> **PROVIDED RECORDS**
## config.mk

```make
export PLATFORM = sky130hd
export DESIGN_NAME = mesh_region_allocator
export DESIGN_NICKNAME = d
export VERILOG_FILES = /design/src/rtl/core/mra_pkg.sv /design/src/rtl/core/mra_datapath.sv /design/src/rtl/core/mra_ctrl.sv /design/src/rtl/core/mesh_region_allocator.sv
export VERILOG_INCLUDE_DIRS = /design/src /design/src/rtl/core
export SDC_FILE = /design/constraint.sdc
export NUM_CORES = 2
export LEC_CHECK = 0
export BUFFER_PORTS_ARGS = -buffer_cell sky130_fd_sc_hd__clkbuf_2
export CAP_MARGIN = 0
export CORE_ASPECT_RATIO = 0.75
export CORE_MARGIN = 3
export CORE_UTILIZATION = 40
export CTS_BUF_LIST = sky130_fd_sc_hd__clkbuf_8
export DETAILED_ROUTE_END_ITERATION = 8
export SETUP_SLACK_MARGIN = 0.2
export SYNTH_ARGS = -nofsm -noshare
export SYNTH_HDL_FRONTEND = slang
export SYNTH_HIERARCHICAL = 1
export SYNTH_SLANG_ARGS = --single-unit
```

## constraint.sdc

```tcl
create_clock -name clk -period 11.1 [get_ports clk]
set_input_delay 1.11 -clock clk [delete_from_list [all_inputs] [get_ports clk]]
set_output_delay 1.11 -clock clk [all_outputs]
set_load 0.01 [all_outputs]
```

## src/rtl/core/assert_macros.svh

```systemverilog
// Assertion macros for the RTL of the region allocator.
// Depends on nothing; each macro turns into nothing when SYNTH is defined.
`ifndef ASSERT_MACROS_SVH
`define ASSERT_MACROS_SVH
`ifndef SYNTH
`define ASSERT_IMPLIES(label, clk, rst, a, b) \
  label: assert property (@(posedge clk) disable iff (rst) (a) |-> (b)) else $error("assertion failed");
`define ASSERT_NEXT(label, clk, rst, a, b) \
  label: assert property (@(posedge clk) disable iff (rst) (a) |=> (b)) else $error("assertion failed");
`else
`define ASSERT_IMPLIES(label, clk, rst, a, b)
`define ASSERT_NEXT(label, clk, rst, a, b)
`endif
`endif

```

## src/rtl/core/mra_pkg.sv

```systemverilog
// Package of the mesh region allocator: payload types and controller/datapath links.
// Depends on nothing.
`default_nettype none
package mra_pkg;
  localparam int unsigned FUNC_ALLOC = 0;
  localparam int unsigned FUNC_RELEASE = 1;

  typedef struct packed {
    logic       func;
    logic [7:0] app_id;
    logic [8:0] task_count;
    logic [2:0] layer_count;
    logic [1:0] first_layer;
    logic [1:0] corner;
  } req_t;

  typedef struct packed {
    logic       found;
    logic [1:0] placed_layer;
    logic [2:0] x_min;
    logic [2:0] x_max;
    logic [2:0] y_min;
    logic [2:0] y_max;
    logic [8:0] cells_freed;
  } rsp_t;

  // controller -> datapath
  typedef struct packed {
    logic load;       // latch request, reset counters
    logic clr_step;   // clearing pass: write zero at sweep address
    logic rel_step;   // release: read cell (pipelined)
    logic pos_start;  // start window at current position
    logic win_step;   // advance window walker
    logic claim;      // claim mode for the window walk
    logic pos_next;   // advance scan position
    logic nofit;      // result: no fit
    logic fit;        // result: placed
    logic relres;     // result: release
  } cmd_t;

  // datapath -> controller
  typedef struct packed {
    logic clr_done;
    logic rel_done;
    logic win_done;   // window walk finished (last element consumed)
    logic win_fit;    // count reached target
    logic pos_last;   // position is last one
    logic bad;        // zero app id, or layers out of range
    logic is_rel;
  } sts_t;
endpackage
`default_nettype wire

```

## src/rtl/core/mra_datapath.sv

```systemverilog
// Datapath of the mesh region allocator: owner memory, scan counters, window walker.
// Depends on mra_pkg.
`default_nettype none
module mra_datapath #(
  parameter int GX = 8,
  parameter int GY = 8,
  parameter int GZ = 4
) (
  input  wire logic          clk,
  input  wire logic          rst,
  input  wire mra_pkg::req_t req,
  input  wire mra_pkg::cmd_t cmd,
  output mra_pkg::sts_t      sts,
  output mra_pkg::rsp_t      rsp
);
  import mra_pkg::*;
  localparam int CELLS = GX * GY * GZ;
  localparam int AW = $clog2(CELLS);
  localparam int XW = (GX > 1) ? $clog2(GX) : 1;
  localparam int YW = (GY > 1) ? $clog2(GY) : 1;
  localparam int ZW = (GZ > 1) ? $clog2(GZ) : 1;
  localparam int CW = $clog2(CELLS + 1);
  localparam int SW = 5;

  function automatic logic dirx_of(input logic [1:0] c);
    dirx_of = (c == 2'd1) || (c == 2'd2);
  endfunction

  logic [7:0] mem [CELLS];
  logic [7:0] rd_data;
  logic [AW-1:0] rd_addr;
  logic [AW-1:0] wr_addr;
  logic [7:0] wr_data;
  logic wr_en;

  req_t r;
  logic [SW-1:0] side;
  logic [XW-1:0] px;
  logic [YW-1:0] py;
  logic [ZW:0]   pk;
  logic [AW:0]   sweep;
  // window walker
  logic [ZW:0]   wz;
  logic [SW-1:0] wdy, wdx;
  logic          rv;        // read in flight
  logic [AW-1:0] ra;
  logic [XW-1:0] rx;
  logic [YW-1:0] ry;
  logic          wgo;
  logic [8:0]    cnt;
  logic [CW-1:0] freed;
  logic [XW-1:0] bx0, bx1;
  logic [YW-1:0] by0, by1;
  logic          fitr, doner;

  logic dirx, diry;
  assign dirx = (r.corner == 2'd1) || (r.corner == 2'd2);
  assign diry = r.corner[1];

  // window element coordinates (signed to clip)
  logic signed [XW+SW+1:0] nx;
  logic signed [YW+SW+1:0] ny;
  logic inb, elast;
  logic [ZW:0] ztop;
  always_comb begin
    ztop = pk + (ZW+1)'(r.layer_count) - 1'b1;
    nx = dirx ? $signed({2'b0, px}) - $signed({2'b0, wdx})
              : $signed({2'b0, px}) + $signed({2'b0, wdx});
    ny = diry ? $signed({2'b0, py}) - $signed({2'b0, wdy})
              : $signed({2'b0, py}) + $signed({2'b0, wdy});
    inb = (nx >= 0) && (nx < GX) && (ny >= 0) && (ny < GY);
    elast = (wz == ztop) && (wdy == side - 1'b1) && (wdx == side - 1'b1);
  end

  // side: least s with s*s*layers >= tasks (s <= 16)
  logic [SW-1:0] side_c;
  always_comb begin
    side_c = SW'(16);
    for (int s = 16; s >= 1; s--) begin
      if (11'(s * s) * 11'(req.layer_count) >= 11'(req.task_count)) side_c = SW'(s);
    end
  end

  logic [AW-1:0] eaddr;
  assign eaddr = AW'(wz) * AW'(GX * GY) + AW'(ny[YW-1:0]) * AW'(GX) + AW'(nx[XW-1:0]);

  always_ff @(posedge clk) begin
    rd_data <= mem[rd_addr];
    if (wr_en) mem[wr_addr] <= wr_data;
  end

  // release hit on the cell read back this cycle
  logic          rel_hit;
  logic [CW-1:0] freed_sum;
  assign rel_hit = rv && r.func && (r.app_id != 8'd0) && (rd_data == r.app_id);
  assign freed_sum = freed + CW'(rel_hit);

  logic cnt_inc;
  always_comb begin
    rd_addr = cmd.rel_step ? sweep[AW-1:0] : eaddr;
    wr_en = 1'b0;
    wr_addr = ra;
    wr_data = 8'd0;
    cnt_inc = rv && (rd_data == 8'd0) && !fitr;
    if (cmd.clr_step) begin
      wr_en = 1'b1; wr_addr = sweep[AW-1:0];
    end else if (rel_hit) begin
      wr_en = 1'b1;
    end else if (rv && !r.func && cmd.claim && cnt_inc && cnt < r.task_count) begin
      wr_en = 1'b1; wr_data = r.app_id;
    end
  end

  rsp_t rsp_next;
  always_comb begin
    rsp_next = '0;
    if (cmd.fit) begin
      rsp_next.found = 1'b1;
      rsp_next.placed_layer = 2'(pk);
      if (r.task_count != 9'd0) begin
        rsp_next.x_min = 3'(bx0); rsp_next.x_max = 3'(bx1);
        rsp_next.y_min = 3'(by0); rsp_next.y_max = 3'(by1);
      end
    end else if (cmd.relres) begin
      rsp_next.found = 1'b1;
      rsp_next.cells_freed = (freed_sum > CW'(511)) ? 9'd511 : 9'(freed_sum);
    end
  end

  always_ff @(posedge clk) begin
    if (rst) begin
      sweep <= '0; rv <= 1'b0; wgo <= 1'b0; doner <= 1'b0; fitr <= 1'b0;
    end else begin
      rv <= cmd.rel_step || (!cmd.pos_start && wgo && cmd.win_step && inb);
      if (cmd.load) begin
        r <= req; side <= side_c; sweep <= '0; freed <= '0;
        pk <= (ZW+1)'(req.first_layer);
        px <= dirx_of(req.corner) ? XW'(GX - 1) : '0;
        py <= req.corner[1] ? YW'(GY - 1) : '0;
        doner <= 1'b0;
      end
      if (cmd.clr_step) sweep <= sweep + 1'b1;
      if (cmd.rel_step) begin
        sweep <= sweep + 1'b1; ra <= sweep[AW-1:0];
      end
      if (rel_hit) freed <= freed + 1'b1;
      if (cmd.pos_start) begin
        wz <= pk; wdy <= '0; wdx <= '0; wgo <= 1'b1; cnt <= '0; doner <= 1'b0;
        fitr <= (r.task_count == 9'd0);
      end else if (wgo && cmd.win_step) begin
        if (inb) begin
          ra <= eaddr; rx <= nx[XW-1:0]; ry <= ny[YW-1:0];
        end
        if (elast) wgo <= 1'b0;
        if (wdx == side - 1'b1) begin
          wdx <= '0;
          if (wdy == side - 1'b1) begin wdy <= '0; wz <= wz + 1'b1; end
          else wdy <= wdy + 1'b1;
        end else wdx <= wdx + 1'b1;
      end
      if (rv && !r.func && cnt_inc) begin
        cnt <= cnt + 1'b1;
        if (cmd.claim) begin
          if (cnt == 9'd0) begin bx0 <= rx; bx1 <= rx; by0 <= ry; by1 <= ry; end
          else begin
            if (rx < bx0) bx0 <= rx;
            if (rx > bx1) bx1 <= rx;
            if (ry < by0) by0 <= ry;
            if (ry > by1) by1 <= ry;
          end
        end
        if (cnt + 1'b1 >= r.task_count) fitr <= 1'b1;
      end
      if (!wgo && !rv && !cmd.pos_start && !cmd.load) doner <= 1'b1;
      if (cmd.pos_next) begin
        if ((dirx && px == '0) || (!dirx && px == XW'(GX - 1))) begin
          px <= dirx ? XW'(GX - 1) : '0;
          if ((diry && py == '0) || (!diry && py == YW'(GY - 1))) begin
            py <= diry ? YW'(GY - 1) : '0; pk <= pk + 1'b1;
          end else py <= diry ? py - 1'b1 : py + 1'b1;
        end else px <= dirx ? px - 1'b1 : px + 1'b1;
      end
      if (cmd.fit || cmd.nofit || cmd.relres) rsp <= rsp_next;
    end
  end

  always_comb begin
    sts.clr_done = (sweep == (AW+1)'(CELLS - 1));
    sts.rel_done = (sweep == (AW+1)'(CELLS - 1));
    sts.win_done = doner;
    sts.win_fit  = fitr;
    sts.pos_last = (pk == (ZW+1)'(GZ) - (ZW+1)'(r.layer_count)) &&
                   ((dirx && px == '0) || (!dirx && px == XW'(GX - 1))) &&
                   ((diry && py == '0) || (!diry && py == YW'(GY - 1)));
    sts.bad = (r.app_id == 8'd0) || (r.layer_count == 3'd0) ||
              (32'(r.layer_count) > GZ) ||
              (32'(r.first_layer) + 32'(r.layer_count) > GZ);
    sts.is_rel = r.func;
  end
endmodule
`default_nettype wire

```

## src/rtl/core/mra_ctrl.sv

```systemverilog
// Controller of the mesh region allocator: sequences clearing, release and scan.
// Depends on mra_pkg.
`default_nettype none
module mra_ctrl (
  input  wire logic          clk,
  input  wire logic          rst,
  input  wire logic          in_valid,
  output logic               in_stall,
  output logic               out_valid,
  input  wire logic          out_stall,
  input  wire mra_pkg::sts_t sts,
  output mra_pkg::cmd_t      cmd,
  output logic               busy
);
  import mra_pkg::*;
  typedef enum logic [8:0] {
    S_CLR   = 9'b000000001,
    S_IDLE  = 9'b000000010,
    S_DEC   = 9'b000000100,
    S_REL   = 9'b000001000,
    S_RWAIT = 9'b000010000,
    S_CNT   = 9'b000100000,
    S_CLAIM = 9'b001000000,
    S_RES   = 9'b010000000,
    S_OUT   = 9'b100000000
  } state_t;
  state_t state, state_next;
  logic ov_next;

  always_comb begin
    cmd = '0;
    state_next = state;
    ov_next = out_valid && out_stall;
    in_stall = !(state == S_IDLE) || (out_valid && out_stall);
    unique case (state)
      S_CLR: begin
        cmd.clr_step = 1'b1;
        if (sts.clr_done) state_next = S_IDLE;
      end
      S_IDLE: begin
        if (!in_stall && in_valid) begin cmd.load = 1'b1; state_next = S_DEC; end
      end
      S_DEC: begin
        if (sts.is_rel) state_next = S_REL;
        else if (sts.bad) begin cmd.nofit = 1'b1; state_next = S_OUT; end
        else begin cmd.pos_start = 1'b1; state_next = S_CNT; end
      end
      S_REL: begin
        cmd.rel_step = 1'b1;
        if (sts.rel_done) state_next = S_RWAIT;
      end
      S_RWAIT: begin
        cmd.relres = 1'b1; state_next = S_OUT;
      end
      S_CNT: begin
        cmd.win_step = 1'b1;
        if (sts.win_done) begin
          if (sts.win_fit) begin
            cmd.pos_start = 1'b1; state_next = S_CLAIM;
          end else if (sts.pos_last) begin
            cmd.nofit = 1'b1; state_next = S_OUT;
          end else begin
            cmd.pos_next = 1'b1; state_next = S_RES;
          end
        end
      end
      S_RES: begin
        cmd.pos_start = 1'b1; state_next = S_CNT;
      end
      S_CLAIM: begin
        cmd.win_step = 1'b1; cmd.claim = 1'b1;
        if (sts.win_done) begin cmd.fit = 1'b1; state_next = S_OUT; end
      end
      S_OUT: begin
        ov_next = 1'b1; state_next = S_IDLE;
      end
      default: state_next = S_IDLE;
    endcase
  end

  always_ff @(posedge clk) begin
    if (rst) begin
      state <= S_CLR; out_valid <= 1'b0;
    end else begin
      state <= state_next; out_valid <= ov_next;
    end
  end

  assign busy = (state != S_IDLE);
endmodule
`default_nettype wire

```

## src/rtl/core/mesh_region_allocator.sv

```systemverilog
// Top level of the mesh region allocator: joins controller and datapath.
// Depends on mra_pkg, mra_ctrl, mra_datapath and assert_macros.svh.
`default_nettype none
// Keeps an 8-bit owner per core of a GRID_X by GRID_Y by GRID_Z mesh in one
// memory with one read port and one write port. After reset a clearing pass
// zeroes the memory, during which no request is taken. A release sweeps every
// cell once. An allocate walks scan positions; at each, the window walker reads
// one window element per cycle, then waits for the last read and the done flag
// before the next position restarts, and the scan ends at the last position.
// The fitting window is walked a second time to claim cells. One request is in
// work at a time; its result sits in an output register until transferred, and
// the next request waits for that.
module mesh_region_allocator #(
  parameter int GRID_X = 8,
  parameter int GRID_Y = 8,
  parameter int GRID_Z = 4
) (
  input  wire logic          clk,
  input  wire logic          rst,
  input  wire logic          in_valid,
  output logic               in_stall,
  input  wire mra_pkg::req_t in_data,
  output logic               out_valid,
  input  wire logic          out_stall,
  output mra_pkg::rsp_t      out_data
);
  import mra_pkg::*;
  `include "assert_macros.svh"
  cmd_t cmd;
  sts_t sts;
  logic busy;

  mra_ctrl u_ctrl (
    .clk, .rst, .in_valid, .in_stall, .out_valid, .out_stall,
    .sts, .cmd, .busy
  );

  mra_datapath #(.GX(GRID_X), .GY(GRID_Y), .GZ(GRID_Z)) u_dp (
    .clk, .rst, .req(in_data), .cmd, .sts, .rsp(out_data)
  );

  // hold intake while a result waits
  `ASSERT_IMPLIES(a_no_take_while_out, clk, rst, out_valid && out_stall, in_stall)
  // a taken request leaves the block busy
  `ASSERT_NEXT(a_busy_after_take, clk, rst, in_valid && !in_stall, busy)
  // claim and release never run together
  `ASSERT_IMPLIES(a_excl, clk, rst, cmd.claim, !cmd.rel_step)
endmodule
`default_nettype wire
```

Yosys cells after proc, flatten, opt, wreduce, memory -nomap -nowiden:

Memory sizes are Yosys's and may differ from the RTL's. A register that Yosys moved wholly into a read port is not among the register bits.
Cells that the tools add are included.

* latch bits: 0
* memories kept: 1
* bits in writable memories: 2048
* logic and storage cells: 339
* register bits: 143
* output and inout port bits: 26
* bits in read-only memories: 0

Memories
* u_dp.mem: depth 256, width 8, read ports 1, clocked after Yosys merged registers in 1, wr ports 1, RTL line mra_datapath.sv:29 `logic [7:0] mem [CELLS];`

* multiply operators: 11
* mux-type cells: 114
* bitwise operators: 3
* $add $sub $neg: 23
* order comparisons: 28
* divide/modulo/power cells: 0
* shift operators: 0
* eq/ne operators: 26
* reductions and logical operators: 94

Operators with widths (number)
* 9-bit two-way mux: 16
* 3-bit two-way mux: 33
* 8-bit two-way mux: 9
* 9-bit one-hot mux with 8 select lines: 1
* 11-bit by 9-bit greater-or-equal comparator with 1-bit output: 4
* 9-bit greater-or-equal comparator: 4
* 1-bit two-way mux: 34
* 32-bit by 3-bit greater-than comparator with 1-bit output (second input constant): 1
* 10-bit by 9-bit greater-or-equal comparator with 1-bit output: 3
* 1-bit logical AND: 30
* 5-bit two-way mux: 6
* 4-bit two-way mux: 7
* 9-bit by 1-bit adder with 9-bit output (second input constant): 3
* 4-bit AND reduction: 6
* 8-bit by 3-bit multiplier with 11-bit output (first input constant): 2
* 2-bit nonzero test: 11
* 4-bit by 3-bit multiplier with 7-bit output (first input constant): 3
* 10-bit by 1-bit greater-or-equal comparator with 1-bit output (second input constant): 2
* 10-bit by 5-bit less-than comparator with 1-bit output (second input constant): 2
* 7-bit by 3-bit multiplier with 10-bit output (first input constant): 2
* 10-bit two-way mux: 2
* 9-bit by 8-bit equality test with 1-bit output (second input constant): 2
* 7-bit by 9-bit greater-or-equal comparator with 1-bit output: 2
* 9-bit zero test: 2
* 56 further kinds: 112

Longest topological paths before layout:

* word-level depth: 16
* mapped depth: 21
* depth with buffers taken out: 15

Modules after synthesis:

Netlist, hierarchy kept.

Modules (own cells, without submodules)
* mra_datapath: cells each 4885, instances 1, area each 89203.1 µm², sequential area each 65522.8 µm²
* mra_ctrl: cells each 95, instances 1, area each 696.9 µm², sequential area each 200.2 µm²

Worst setup path before layout:

Ideal clock, no wire load.

* path type: flip-flop to flip-flop
* start point: register u_dp.cnt[1]
* end point: memory u_dp.mem[0][0], data pin
* arrival: 8.239 ns
* slack: 1.468 ns
* library setup time: 1.393 ns
* clock period less this slack: 9.632 ns
* stages on the path, launching flop included: 12
* cell sequence: edfxtp_1 ha_1 nor2b_1 o21a_1 o21a_1 o21a_1 o21a_1 o21a_1 o21a_1 o21ai_0 nand4b_1 nor2_1

* word-level cells in the longest chain between the ends: 5

Ends and longest elaborated chain
* start: declaration: RTL line mra_datapath.sv:50 `logic [8:0] cnt;`
* start signal: assignment: RTL line mra_datapath.sv:162 `cnt <= cnt + 1'b1;`
* 9-bit less-than comparator: RTL line mra_datapath.sv:109 `end else if (rv && !r.func && cmd.claim && cnt_inc && cnt < r.task_count) begin`
* 1-bit logical AND: RTL line mra_datapath.sv:109
* 8-bit two-way mux: RTL line mra_datapath.sv:109
* 8-bit two-way mux: RTL line mra_datapath.sv:107 `end else if (rel_hit) begin`
* 8-bit two-way mux: RTL line mra_datapath.sv:105 `if (cmd.clr_step) begin`
* via u_dp.wr_data[0]: RTL line mra_datapath.sv:33 `logic [7:0] wr_data;`
* end: declaration: RTL line mra_datapath.sv:29

The timed path passes the listed nets, and every way through them passes these cells.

> **WORK ORDER**
Copy every line of the data where "fitr" is found.

> **SOLUTION BELOW**
  logic          fitr, doner;
    cnt_inc = rv && (rd_data == 8'd0) && !fitr;
      sweep <= '0; rv <= 1'b0; wgo <= 1'b0; doner <= 1'b0; fitr <= 1'b0;
        fitr <= (r.task_count == 9'd0);
        if (cnt + 1'b1 >= r.task_count) fitr <= 1'b1;
    sts.win_fit  = fitr;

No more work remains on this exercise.